Over the course of one year, through distance and on-site learning, as well as 40 hours of clinical mentorship, the program will train students to screen, assess and evaluate drivers who are medically at risk or unfit to drive.
McGill University offers similar training, although it is a certificate program, taught mostly in French, and available only to practicing occupational therapists.
“The uniqueness of our program, which is the online structure, really affords this opportunity for people across the world,” noted Sherrilene Classen, Director of the School of Occupational Therapy at Western, professor and founding director of Driving Rehab. “If somebody wants to specialize in driver rehabilitation, it’s not necessarily taught in OT (occupational therapy) school. It’s a conference here, a weekend course there.”
The new Driver Rehabilitation graduate program is based in empirical research and hands-on training – a combination of knowledge and expertise unavailable anywhere else, she added.
“There’s this huge need within our profession. Medical doctors aren’t trained to do this. The department of motor vehicles isn’t trained to do this. This isn’t about retesting someone for licencing. So, who is making these determinations that someone with a physical impairment can continue to drive or not? Occupational therapists and other health-care professionals are trained in the medical model and how impairments may impact function, and we are uniquely situated to make these decisions,” Classen continued.
Unlike the certificate at McGill, Western’s post-graduate professional degree is open to occupational therapists, as well as physical therapists, speech and language pathologists, clinical kinesiologists and other professionals working in hospitals, rehab centres and assisted-living facilities.
This is necessary specialized training, Monahan explained.

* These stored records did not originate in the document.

This is an optimization exercise on Yosys and OpenROAD, whose aim is small area, not a production implementation.
The RTL was checked by simulation tests, not by an equivalence proof against the original design.
No activity file was given, so power comes from the tool's default toggle rates.

===== flow/design.v =====
module crc_check(
input clk,
input rstn,
input start,
input in,
output done,
output crc_ok
);
reg [7:0] rem;
reg [5:0] cnt;
wire low_zero = (cnt[4:0] == 5'd0);
wire fb = (cnt[5] ^ cnt[4]) & ~low_zero;
always @(posedge clk)
if (start)
    rem <= {7'b0, in};
else
    rem <= {rem[6:0], in} ^ (rem[7] ? 8'h07 : 8'h00);
always @(posedge clk or negedge rstn)
if (~rstn)
    cnt <= 6'd0;
else if (start)
    cnt <= 6'b000011;
else
    cnt <= {cnt[4:0], fb};
assign done   = cnt[5] & low_zero;
assign crc_ok = (rem == 8'd0);
endmodule
Background: an optimization exercise with open tools, aiming at small area, a short achievable clock period and few clock cycles. Do not read the settings as production practice. The RTL was checked by simulation tests, not by an equivalence proof against the original design.

### design/flow/constraint.sdc
create_clock -name core_clock -period 10.0 [get_ports {i_clk}]
set_input_delay 2.0000 -clock core_clock [delete_from_list [all_inputs] [get_ports {i_clk}]]
set_output_delay 2.0000 -clock core_clock [all_outputs]
set_load 0.01 [all_outputs]
### design/flow/design.v
module fxp_smul
#( parameter QINT=8,
    parameter QFRAC=16)
(out, a, b);
    localparam BIT_WIDTH = QINT + QFRAC; 
    output signed [BIT_WIDTH-1:0] out;
    input signed [BIT_WIDTH-1:0] a;
    input signed [BIT_WIDTH-1:0] b;
    wire [BIT_WIDTH*2-1:0] mul_out;
    assign mul_out = a * b;
    assign out = {mul_out[BIT_WIDTH*2-1],mul_out[BIT_WIDTH*2-QINT-2:QFRAC]};
endmodule
module cordic(i_clk, i_rst, i_en, o_vld, o_cosine, o_sine, i_theta);
    localparam ITER = 16;
    localparam ITER_BITS = $clog2(ITER);
    localparam QFRAC = 16;
    localparam QINT = 8;
    localparam QBITS = QFRAC + QINT;
    localparam width = 16;
    localparam STEPS = 2*(ITER-1);
    input i_clk;
    input i_rst;
    input i_en;
    input signed [QBITS-1:0] i_theta;
    output signed [QBITS-1:0] o_cosine;
    output signed [QBITS-1:0] o_sine;
    output o_vld;
    wire signed [QBITS-1:0] cordic_angles [0:ITER-1];
    assign cordic_angles[00] = 'h00c90f;
    assign cordic_angles[01] = 'h0076b1;
    assign cordic_angles[02] = 'h003eb6;
    assign cordic_angles[03] = 'h001fd5;
    assign cordic_angles[04] = 'h000ffa;
    assign cordic_angles[05] = 'h0007ff;
    assign cordic_angles[06] = 'h0003ff;
    assign cordic_angles[07] = 'h0001ff;
    assign cordic_angles[08] = 'h0000ff;
    assign cordic_angles[09] = 'h00007f;
    assign cordic_angles[10] = 'h00003f;
    assign cordic_angles[11] = 'h00001f;
    assign cordic_angles[12] = 'h000010;
    assign cordic_angles[13] = 'h000008;
    assign cordic_angles[14] = 'h000004;
    assign cordic_angles[15] = 'h000002;
    wire signed [QBITS-1:0] cos_prod2;
    assign cos_prod2 = 'h5E66;
    reg signed [QBITS-1:0] x   [0:STEPS];
    reg signed [QBITS-1:0] y   [0:STEPS];
    reg signed [QBITS-1:0] phi [0:STEPS];
    reg           [STEPS:0] vld;   
    assign o_vld = vld[STEPS];
    always @(posedge i_clk) 
    begin 
        if (i_rst) begin
            vld <= 0;
        end
        else begin
            vld <= {vld[STEPS-1:0], i_en};
        end
        if (i_en == 1) begin
            x[0] <= 'h10000;
            y[0] <= 0;
            phi[0] <= i_theta;
        end
    end
    genvar i,k;
    generate 
    for (i = 0; i < ITER; i=i+1)
    begin: outer
        for(k = 0; k < 2; k=k+1)
        begin: corder_iter
            if (2*i + k + 1 <= STEPS) begin: step
            wire phi_cmp;
            wire signed [QBITS-1:0] x_shr, y_shr;
            assign x_shr = x[2*i + k] >>> i;
            assign y_shr = y[2*i + k] >>> i;
            assign phi_cmp = phi[2*i + k][23];
            always @(posedge i_clk)
            begin 
                  x[2*i + k + 1]  <= phi_cmp ?   x[2*i+k] + y_shr : x[2*i+k] - y_shr;
                  y[2*i + k + 1]  <= phi_cmp ?   y[2*i+k] - x_shr : y[2*i+k] + x_shr;
                phi[2*i + k + 1]  <= phi_cmp ? phi[2*i+k] + cordic_angles[i] : phi[2*i+k] - cordic_angles[i];
            end
            end
        end
    end
    endgenerate
    fxp_smul #(QINT, QFRAC) cosine_mul (.out(o_cosine), .a(x[STEPS]), .b(cos_prod2));
    fxp_smul #(QINT, QFRAC) sine_mul   (.out(o_sine),   .a(y[STEPS]), .b(cos_prod2));
endmodule
### design/flow/run.sh
#!/bin/bash
# synth_recipe.tcl (not shown) runs the flow's synth.tcl, then flattens the netlist and writes it again
# the make line also repeats each setting of config.mk as NAME=value (left out here)
make -C /OpenROAD-flow-scripts/flow DESIGN_CONFIG=/design/flow/config.mk WORK_HOME=/design/flow/orfs CLKGATE_MAP_FILE= SYNTH_SCRIPT=/design/flow/synth_recipe.tcl finish
### design/flow/config.mk
export PLATFORM = sky130hd
export DESIGN_NAME = cordic
export DESIGN_NICKNAME = cordic
export VERILOG_FILES = /design/flow/design.v
export SDC_FILE = /design/flow/constraint.sdc
export NUM_CORES = 4
export LEC_CHECK = 0
export CAP_MARGIN = 20
export CORE_MARGIN = 2
export CORE_UTILIZATION = 40
export SLEW_MARGIN = 20
==> results.txt <==
die width=605 um; syn_nets=18,700; DRT Wirelength=between 300 and 400 mm; most common cell in the synthesized netlist=ha_1; Syn Inst Count=roughly 16,000; Post-synth EDFFs=24; CP Capture Type=output pin; top-area cell type share of the netlist area=26.4%; final setup TNS=0 ns; Die Y=roughly 600 um; mux share of post-synthesis cell area=under 10%; drc violations=0; Tmin final=9.64 ns; worst hold path class=reg -> reg; IO Pins=76; routed vias=around 110k; largest family of logic cells by synthesized area=adder cells; CP delay by family, top=adder cells; Cell Area, Synth=0.144 sq mm; Die ar.=between 0.3 and 0.4 sq mm; MaxCap Viol Count=0; Iteration-0 DRC Markers=roughly 5,400; area of the core=about 0.36 sq mm; Max Buffers Root-to-Sink=4; CP max stage cell=clkdlybuf4s50_1; Final period util=slightly below 100%; Synth Area in Simple Gates=around 12%; Post-Synth Adder-Cell Area=between 20% and 30%; WP data arrival=~7.6 ns; Vias/cell=approximately 5.2; worst slew pin tran=approximately 1.1 ns; most frequent cells after synthesis=ha_1 (2,069), dfxtp_1 (1,901), a21oi_1 (1,616); Area contributors post-synth=dfxtp_1 (26%), ha_1 (18%), xnor2_1 (9.1%); Max Slew Vio Count=0; Synth area leader=dfxtp_1; row cnt=between 200 and 250; H-tree levels=4; area delta synth->final=9.71%; ys async rst share=0%; f_max=between 0.1 and 0.15 GHz; grt met3 use=1.57%; antenna violations before repair=3; status=complete, no violations; WS Path Type=reg -> out; fin nets=between 15,000 and 20,000; synthesized flop and latch total=slightly below 2,000; critical path fanouts, max=7; GPL Wtd Cong=between 0.8 and 0.9; TritonCTS buffer count=approximately 220; hold-fix buffers at CTS=0; CP peak stage delay=around 0.57 ns; Setup Skew=around 0.076 ns; first-pass GRT wire length=around 550 mm; GR Layer Usage met1=around 22%; Netlist cell types=95; register area share after synthesis=between 20% and 30%; final setup vio count=0; DRT antenna net count=0; met2 global-route usage=between 30 and 40%; total global routing overflow=0; ratio of cells with drive above 1 in the final layout=3.94%; pin count of the biggest net entering global routing=57; CP most frequent cell=fa_1; critical path cell sequence=ha_1 -> inv_1 -> fa_1 -> inv_1 -> fa_1 -> fa_1 -> fa_1 -> inv_1 -> fa_1 -> inv_1 -> ha_1 -> a21o_1 -> a21oi_1 -> nor2b_1 -> nor4_4 -> nand3_2 -> a31o_2 -> and3_1 -> o21a_1 -> o21a_1 -> or4b_1 -> o2111ai_1 -> clkdlybuf4s50_1; CTS sink cnt=a little under 2,000; required time worst endpoint=~8 ns; # port buffers=75; vias in the first global route=between 100k and 150k; clock latency reported for the late side of the worst-skew pair=between 0.9 and 1 ns; CP Launch Type=flop; Mean Syn Cell Area=8.90 sq um; GRT Max-Usage Layer=met2; total global-route track usage=between 10% and 20%; Initial Util=40.2%; Fin. Hold Viols=0; compound-cell area share of the yosys netlist=a little under a fifth; worst rel slew slack=between 20% and 30%; First-pass DRT Iterations=7; clock transition at the registers of the reported paths=0.06 ns; YS warnings=7; detailed-placement wirelength estimate=approximately 270 mm; Routed WL per cell=between 15 and 20 um; root buffer cell=clkbuf_16; CTS tree=done; post-synthesis xor/xnor area fraction=a little over an eighth; Buf/Inv on CP=5; Most used DFF post-synth=dfxtp_1
final timing paths:
kind / depth (start not counted) / slack, ns / startpoint / end
max: 23 / 0.36 / y[30][13] / o_sine[22]
min: 0 / 0.33 / phi[9][0] / phi[10][0]
max reg2reg: 14 / 4.89 / y[19][15] / x[20][18]
min reg2reg: 0 / 0.33 / phi[9][0] / phi[10][0]
flip-flops by register name, indices dropped and copies added (netlist names):
| register | flops |
|---|---|
| x | 602 |
| phi | 687 |
| vld | 31 |
| y | 605 |
cell usage in the layout, fill, tap and decap left out, types with 70 or more instances in the layout:
cell	count
ha_1	2069
dfxtp_1	1869
a21oi_1	1616
xnor2_1	1503
nor2_1	1313
inv_1	1257
xor2_1	722
nand2_1	623
o21ai_0	601
a21o_1	595
nor3_1	434
fa_1	405
nand3_1	267
nor2b_1	253
o21bai_1	248
clkbuf_16	219
o21a_1	203
nand2b_1	198
a31oi_1	175
a211oi_1	119
mux2i_1	115
and3_1	115
nor4_1	79
and2_1	79
clkdlybuf4s50_1	74
or3_1	73
mux2_2	70
stage by stage:
step	hold WS (ns)	util, %	instance area (sq um)	setup WS [ns]	instances
floorplan	0.310	-	144000	1.95	16200
global placement	0.311	42.0	151000	0.948	20900
detailed placement	0.312	42.0	151000	0.847	20900
CTS	0.325	44.1	158000	0.00910	21300
global route	0.337	44.1	158000	-0.0401	21300
finish	0.325	44.1	158000	0.359	21300
cells by family (layout without fill, tap and decap cells):
| group | after synthesis | in the layout |
|---|---|---|
| adders and majority gates | 2474 | 2474 |
| other | 0 | 2 |
| buffers and inverters | 1459 | 1780 |
| DFF | 1925 | 1925 |
| muxes | 185 | 185 |
| and+or+nand+nor | 3710 | 3710 |
| xor gates and xnor gates | 2225 | 2225 |
| AOI/OAI and AO/OA | 4236 | 4236 |
final cells by class:
| type | instances | area [sq um] |
|---|---|---|
| diodes | 2 | 5.00 |
| repair buffers | 124 | 1110 |
| clock inverters | 114 | 1580 |
| well taps | 4773 | 5970 |
| multi-input cells | 12800 | 100000 |
| clock buffers | 281 | 6030 |
| inverters | 1261 | 4730 |
| flip-flops and latches | 1925 | 38800 |
| fillers | 35200 | 201000 |
repair_timing:
item / in CTS / in global routing
setup endpoints to repair: 1 / 1
gates resized for setup: 6 / 16
buffers inserted: 0 / 1
per-layer routing:
layer	vias to the layer above	share of wire, %
met5	-	0.0051
met4	2	3.1
met3	491	2.8
met2	1431	49
met1	51500	45
li1	57400	-
Testbench counts, summed over its fixed seeds: cycles 8,440.

[what the ideal ports hide]
The results above use ideal ports. As a check the final layout listed here was re-extracted and re-timed, cells and wires unchanged.
Step 1 (the two cells are an assumption about what drives the block):
set clk [get_ports {i_clk}]
set_driving_cell -lib_cell sky130_fd_sc_hd__clkbuf_16 $clk
set_driving_cell -lib_cell sky130_fd_sc_hd__buf_2 [delete_from_list [all_inputs] $clk]
Step 2 moves the port delays by t, midway between the first and last clock arrival at a register: inputs arrive t later, outputs are due t later. That takes back most of the time a late clock gives input paths.
a / b / c = no drivers / after step 1 / after step 2; a / b = the first two.
shift t [ns]: 0.973
setup WS [ns]: 0.359 / 0.263 / 1.235
worst setup path after step 2: register to output
clock arrival spread, ns: 0.087 / 0.087
After both steps this run still meets setup and hold. For this run, drivers alone change the setup slack by -0.096 ns; drivers and shift together by +0.876 ns.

“Someone stopping a car abruptly could be because cognitive processing speed is delayed, or it could be a depth-perception issue, or a difficulty moving the foot from the gas to the brake. It takes a person with specialized training to discern what the source of the problem is and be able to provide the right intervention,” she said.
These issues are global in nature, she continued, and while drivers in North America may have access to specialized technology in their vehicles that can accommodate and correct for driver limitations, the rest of the world doesn’t necessarily have the same access to driving aids. The program aims to prepare graduates to be leaders in the field.
“Driving is an occupational enabler – it gets us from Point A to Point B. Without that, we’re not shopping, we’re not socializing, we’re not going to doctor appointments, getting our prescriptions – we’re not able to participate, and help out as well as receive,” Monahan noted.
And facilitated by one of the program graduates could help drivers across a lifespan, not just elderly drivers with medical conditions, she continued. It could help a young person with cerebral palsy learning to drive, an individual with autism, or even a person who suffered a traumatic brain injury and is looking to return to driving.
A four-pronged model marks the need for a program such as this, Classen added.
“There’s a gap in the educational system, pressures therapists experience to make these determinations, the fact that nobody is trained to do this, and it is also the result of societal pressures,” she concluded. “The Baby Boomers are rapidly aging and we want to keep them on the road as long as possible. This program is no small feat.”